Supplied information: Begin

This design comes from an exercise in tuning for small area, a short achievable clock period and few clock cycles per item on the open sky130 flow, not from production work. The RTL was checked by simulation tests, not by an equivalence proof against the original design. Power and IR drop assume default switching activity.

==> flow/design.v (excerpt) <==
module cidr_core (
    input  wire         clk,
    input  wire         rst,
    input  wire         cmd_valid,
    output wire         cmd_ready,
    input  wire [31:0]  cmd_word,
    input  wire [127:0] cmd_addr,
    output wire         rsp_valid,
    input  wire         rsp_ready,
    output wire [2:0]   rsp_status,
    output wire         rsp_info,
    output wire         rsp_flag,
    output wire [128:0] rsp_data
);
Settings: LEC_CHECK=0, ABC_AREA=1, CAP_MARGIN=20, CORE_MARGIN=2, CORE_UTILIZATION=40, CTS_BUF_LIST=sky130_fd_sc_hd__clkbuf_16, CTS_CLUSTER_DIAMETER=80, CTS_CLUSTER_SIZE=24, SETUP_SLACK_MARGIN=4.0, SLEW_MARGIN=20, TNS_END_PERCENT=0; clock period 6.0 ns.
standard.sh (not shown) runs the stock make flow with config.mk's settings and CLKGATE_MAP_FILE= SYNTH_SCRIPT=/design/flow/synth_recipe.tcl, a recipe that flattens the netlist after the stock synthesis.
==> flow/flow/run.sh <==
#!/bin/bash
# The standard layout (standard.sh, unchanged steps and settings), except
# that each input and output port is buffered with a plain buf_2 rather
# than the delay cell buffer_ports picks by default. make's full output
# goes to flow.log here; each ORFS step also keeps its own log under
# orfs/logs/.
set -euo pipefail
export BUFFER_PORTS_ARGS="-buffer_cell sky130_fd_sc_hd__buf_2"
bash standard.sh > flow.log 2>&1
Testbench counts at the start, summed over its fixed seeds: cycles 4,816, items 4,800.
Next try:
--- a/flow/config.mk
+++ b/flow/config.mk
@@ -13,5 +13,5 @@
 export CTS_CLUSTER_DIAMETER = 80
 export CTS_CLUSTER_SIZE = 24
-export SETUP_SLACK_MARGIN = 4.0
+export SETUP_SLACK_MARGIN = 3.5
 export SLEW_MARGIN = 20
 export TNS_END_PERCENT = 0
The changed run passed the timing, design-rule and antenna checks.
First-iteration DRC count is unchanged.
Cell area does not change.
Power stays the same.
Global-route usage stays the same.
Worst setup slack stays the same.
Register-to-register slack hardly moves.
Routed wire length does not change.
Final cell count does not change.
Area after synthesis stays the same.
Next try:
--- a/flow/config.mk
+++ b/flow/config.mk
@@ -13,5 +13,5 @@
 export CTS_CLUSTER_DIAMETER = 80
 export CTS_CLUSTER_SIZE = 24
-export SETUP_SLACK_MARGIN = 3.5
+export SETUP_SLACK_MARGIN = 3.0
 export SLEW_MARGIN = 20
 export TNS_END_PERCENT = 0
Result:
- The changed run finished clean
- global-route usage is lower by 0.27 points
- die area stays the same
- synthesized area stays the same
- final area is lower by a few percent
- count of clock-buffer cells in the layout is unchanged
- combinational power is lower by a few percent

== run A ==
cidr_core, a different RTL version from the one above (not shown whole).
Size: roughly 3300 cells after synthesis, about 900 flip-flops, ~300 I/O pins, ~41000 sq um of cells after synthesis.
Settings: LEC_CHECK=0, CAP_MARGIN=20, CORE_MARGIN=2, CORE_UTILIZATION=40, CTS_BUF_LIST=sky130_fd_sc_hd__clkbuf_16, CTS_CLUSTER_DIAMETER=80, CTS_CLUSTER_SIZE=24, SETUP_SLACK_MARGIN=3.0, SLEW_MARGIN=20, TNS_END_PERCENT=0; clock period 6.0 ns.
Scripts as last shown in full above: flow/flow/run.sh
The final layout from run A, which completed every stage, passed the timing, design-rule and antenna checks at the end of the flow.
Testbench counts of run A, summed over its fixed seeds: cycles 4,816, items 4,800.
Inputs modified between run A and run B:
==> flow/run.sh (new file) <==
#!/bin/bash
# synth_recipe.tcl (not shown) runs the flow's synth.tcl, then flattens the netlist and writes it again
# the make line also repeats each setting of config.mk as NAME=value (left out here)
make -C /OpenROAD-flow-scripts/flow DESIGN_CONFIG=/design/flow/config.mk WORK_HOME=/design/flow/orfs CLKGATE_MAP_FILE= SYNTH_SCRIPT=/design/flow/synth_recipe.tcl finish
--- a/flow/config.mk
+++ b/flow/config.mk
@@ -10 +10 @@
-export CORE_UTILIZATION = 40
+export CORE_UTILIZATION = 48
removed: flow/flow/run.sh
removed: flow/standard.sh
### Flow results
Run B vs run A, timing startpoint of the critical path: a_mask$_DFFE_PN_ vs a_rs[2]$_DFFE_PN_
Summary of the comparison: met2 layer usage reported by global route is higher in run B, relative to run A.
Row power after layout: run B higher / run A lower
Row number of buffers created by CTS: run B higher / run A lower
Portion of total power attributed to combinational logic: run B and run A compared, higher one is run A

Setup of build 90:
cidr_core again, from the RTL that the note above started with.
clock: 6.0 ns
lec_check: 0
abc_area: 1
cap_margin: 20
core_margin: 2
core_utilization: 40
cts_buf_list: sky130_fd_sc_hd__clkbuf_16
cts_cluster_diameter: 80
cts_cluster_size: 24
setup_slack_margin: 3.5
slew_margin: 20
tns_end_percent: 0
==> flow/flow/run.sh <==
#!/bin/bash
# The standard layout (standard.sh, unchanged steps and settings), except
# that each input and output port is buffered with a plain buf_2 rather
# than the delay cell buffer_ports picks by default. make's full output
# goes to flow.log here; each ORFS step also keeps its own log under
# orfs/logs/.
set -euo pipefail
export BUFFER_PORTS_ARGS="-buffer_cell sky130_fd_sc_hd__buf_2"
bash standard.sh > flow.log 2>&1
Build 90: all stages complete, timing, DRC and antenna checks passed
Testbench counts of build 90, summed over its fixed seeds: cycles 4,816, items 4,800.
Context: an optimization exercise on an open-source flow, tuned for small area, a short achievable clock period and few clock cycles. The choices shown serve that exercise and are no tape-out recipe.
Where RTL was checked, it was by simulation tests only, not by an equivalence proof against the original.
Power and IR drop assume default switching activity.

// alpide_decoder
module alpide_decoder (
    input  wire        clk,
    input  wire        rst,
    input  wire        in_valid,
    output wire        in_ready,
    input  wire [1:0]  in_kind,
    input  wire [7:0]  in_data,
    output wire        out_valid,
    input  wire        out_ready,
    output wire        out_is_result,
    output wire [3:0]  hit_chip,
    output wire [5:0]  hit_region,
    output wire [9:0]  hit_dcol,
    output wire [10:0] hit_addr,
    output wire [3:0]  hit_flag,
    output wire        hit_prev_stuck,
    output wire [9:0]  hit_row,
    output wire [10:0] hit_col,
    output wire [2:0]  res_code,
    output wire        res_corrupt,
    output wire [2:0]  res_cause,
    output wire [15:0] res_pc,
    output wire [7:0]  res_byte,
    output wire [1:0]  res_remain,
    output wire [3:0]  st_chip,
    output wire [5:0]  st_region,
    output wire [3:0]  st_flags,
    output wire        st_new_event,
    output wire [3:0]  st_word_kind
);
Size in the first run: about 580 cells after synthesis, ~100 flip-flops, about 130 I/O pins, roughly 5600 sq um of cells after synthesis.
Settings: LEC_CHECK=0, CAP_MARGIN=20, CORE_MARGIN=2, CORE_UTILIZATION=60, CTS_BUF_LIST=sky130_fd_sc_hd__clkbuf_4 sky130_fd_sc_hd__clkbuf_8, CTS_CLUSTER_DIAMETER=100, CTS_CLUSTER_SIZE=40, SLEW_MARGIN=20; clock period 8.0 ns.
standard.sh (not shown) runs the stock make flow with config.mk's settings and CLKGATE_MAP_FILE= SYNTH_SCRIPT=/design/flow/synth_recipe.tcl, a recipe that flattens the netlist after the stock synthesis.
==> flow/flow/run.sh <==
#!/bin/bash
# Standard ORFS layout (the standard.sh, unchanged synthesis), except that
# the port buffers that global placement inserts use the small buf_1 cell and
# the timing repair aims at a tighter setup margin.
set -euo pipefail
MARGIN=$(cat flow/margin.txt)
bash standard.sh "BUFFER_PORTS_ARGS=-buffer_cell sky130_fd_sc_hd__buf_1" "SETUP_SLACK_MARGIN=$MARGIN" finish > standard.log 2>&1
==> flow/flow/margin.txt <==
5.15
The starting point completed with no timing, DRC or antenna violations.
Testbench counts at the start, summed over its fixed seeds: cycles 102,851.
Edit:
--- a/flow/flow/run.sh
+++ b/flow/flow/run.sh
@@ -6,2 +6,2 @@
 MARGIN=$(cat flow/margin.txt)
-bash standard.sh "BUFFER_PORTS_ARGS=-buffer_cell sky130_fd_sc_hd__buf_1" "SETUP_SLACK_MARGIN=$MARGIN" finish > standard.log 2>&1
+bash standard.sh "BUFFER_PORTS_ARGS=-buffer_cell sky130_fd_sc_hd__buf_1" "SETUP_SLACK_MARGIN=$MARGIN" "RECOVER_POWER=100" finish > standard.log 2>&1
==> flow/flow/margin.txt (replaced) <==
5.0
=>
- The new run finished with capacitance limit, slew limit left
- utilization drops by 4.8 points
- first-iteration DRC count drops by about a fifth
- synthesized cell count stays the same
- total power drops by roughly a tenth
- setup slack gets worse by 890 ps
- cell area drops by a few percent
- cell count drops slightly
Edit:
--- a/flow/flow/run.sh
+++ b/flow/flow/run.sh
@@ -6,2 +6,2 @@
 MARGIN=$(cat flow/margin.txt)
-bash standard.sh "BUFFER_PORTS_ARGS=-buffer_cell sky130_fd_sc_hd__buf_1" "SETUP_SLACK_MARGIN=$MARGIN" "RECOVER_POWER=100" finish > standard.log 2>&1
+bash standard.sh "BUFFER_PORTS_ARGS=-buffer_cell sky130_fd_sc_hd__buf_1" "SETUP_SLACK_MARGIN=$MARGIN" finish > standard.log 2>&1
What happened: This time the run completed without violations. Power came out higher slightly. Global-route usage does not change. Synthesized cell count stays the same.


build 27:
Another version of the RTL of alpide_decoder (not shown whole).
Size in the first run: roughly 590 cells after synthesis, about 99 flip-flops, roughly 130 I/O pins.
export LEC_CHECK = 0
export ABC_CLOCK_PERIOD_IN_PS = 2500
export CAP_MARGIN = 20
export CORE_MARGIN = 2
export CORE_UTILIZATION = 40
export CTS_BUF_LIST = sky130_fd_sc_hd__clkbuf_4 sky130_fd_sc_hd__clkbuf_8
export CTS_CLUSTER_DIAMETER = 100
export CTS_CLUSTER_SIZE = 40
export SETUP_SLACK_MARGIN = 5
export SLEW_MARGIN = 20
create_clock -name core_clock -period 8.0 [get_ports {clk}]
==> flow/flow/run.sh <==
#!/bin/bash
# Standard ORFS layout (the standard.sh, unchanged synthesis), except that
# the port buffers that global placement inserts use the small buf_1 cell.
set -euo pipefail
export BUFFER_PORTS_ARGS="-buffer_cell sky130_fd_sc_hd__buf_1"
bash standard.sh > standard.log 2>&1
Edits applied to the flow inputs when going from build 27 to build 58:
Settings: ABC_CLOCK_PERIOD_IN_PS no longer set, was 2500.
==> flow/run.sh (new file) <==
#!/bin/bash
# synth_recipe.tcl (not shown) runs the flow's synth.tcl, then flattens the netlist and writes it again
# the make line also repeats each setting of config.mk as NAME=value (left out here)
make -C /OpenROAD-flow-scripts/flow DESIGN_CONFIG=/design/flow/config.mk WORK_HOME=/design/flow/orfs CLKGATE_MAP_FILE= SYNTH_SCRIPT=/design/flow/synth_recipe.tcl finish
removed: flow/flow/run.sh
removed: flow/standard.sh
[summary]
Status: cell total after placement parity (build 58, build 27)
Relative to build 27, ratio of final minimum period to clock period decreased by 0.78 points in build 58.
The total of clock buffers placed in the layout in build 58 sits 2 below the value recorded for build 27.
Measured against build 58, the buffer count excluding the clock tree in the final layout of build 27 comes out at 0.846 times the reference value.
## Diff of input files: build 37 against build 58
==> flow/flow/run.sh (new file) <==
#!/bin/bash
# Standard ORFS layout (the standard.sh, unchanged synthesis), except that
# the port buffers that global placement inserts use the small buf_1 cell.
set -euo pipefail
export BUFFER_PORTS_ARGS="-buffer_cell sky130_fd_sc_hd__buf_1"
bash standard.sh > standard.log 2>&1
==> flow/standard.sh (new file) <==
#!/bin/bash
# synth_recipe.tcl (not shown) runs the flow's synth.tcl, then flattens the netlist and writes it again
# the make line also repeats each setting of config.mk as NAME=value (left out here)
make -C /OpenROAD-flow-scripts/flow DESIGN_CONFIG=/design/flow/config.mk WORK_HOME=/design/flow/orfs CLKGATE_MAP_FILE= SYNTH_SCRIPT=/design/flow/synth_recipe.tcl "${@:-finish}"
removed: flow/run.sh
==> comparison <==
Between build 37 and build 58, it is build 37 whose relative area of non-clock buffer cells in the final design is lower, by 10 points.
| number of setup violations in the final report | build 58 vs build 37 | ≈ equal |
Taking build 37 as 1.0, build 58 lands at 1.18 on non-clock buffer count.
For final-layout fill cell count, dividing the value from build 37 by the value from build 58 gives 1.09.
Summed area of non-filler cells in the final layout in build 37 is about 14% below build 58.
As far as power share of the combinational group is concerned, build 37 and build 58 perform about the same.
No functional check of the RTL was part of any run of this note.

## static timing again, ports no longer ideal
In the flow no input, the clock included, has a driving cell. The finished layouts below were timed again as built, in two steps.
Step 1 sets driving cells, clkbuf_16 on the clock port and buf_2 on the other inputs (assumed; they add their load-dependent delay and slew).
Step 2 adds t to the input delays and takes it off the output delays; t is the mean of the earliest and latest rising clock arrival at the registers after step 1. Input paths then give back, and output paths get back, about the clock's delay inside the block.
a / b / c = no drivers / after step 1 / after step 2; a / b = the first two.
| run | shift t [ns] | slack for setup (ns) | worst hold slack (ns) |
|---|---|---|---|
| the first run of note 1 | 0.397 | 5.103 / 5.070 / 4.744 | 0.481 / 0.481 / 0.481 |
| the second run of note 1 | 0.403 | 4.217 / 4.228 / 3.825 | 0.472 / 0.472 / 0.472 |
| the third run of note 1 | 0.400 | 5.055 / 5.022 / 4.709 | 0.473 / 0.473 / 0.473 |
| build 27 | 0.408 | 4.719 / 4.694 / 4.286 | 0.497 / 0.497 / 0.497 |
| build 58 | 0.409 | 4.782 / 4.735 / 4.325 | 0.480 / 0.480 / 0.480 |
| build 37 | 0.408 | 4.719 / 4.694 / 4.286 | 0.497 / 0.497 / 0.497 |
For build 58, which loses most, drivers alone change the setup slack by -0.047 ns; drivers and shift together by -0.457 ns.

Supplied information: End

● **About this exercise**: Which of the lines above include the word "passed"? Copy each of them.

● **Answer section**:
The changed run passed the timing, design-rule and antenna checks.
The final layout from run A, which completed every stage, passed the timing, design-rule and antenna checks at the end of the flow.
Build 90: all stages complete, timing, DRC and antenna checks passed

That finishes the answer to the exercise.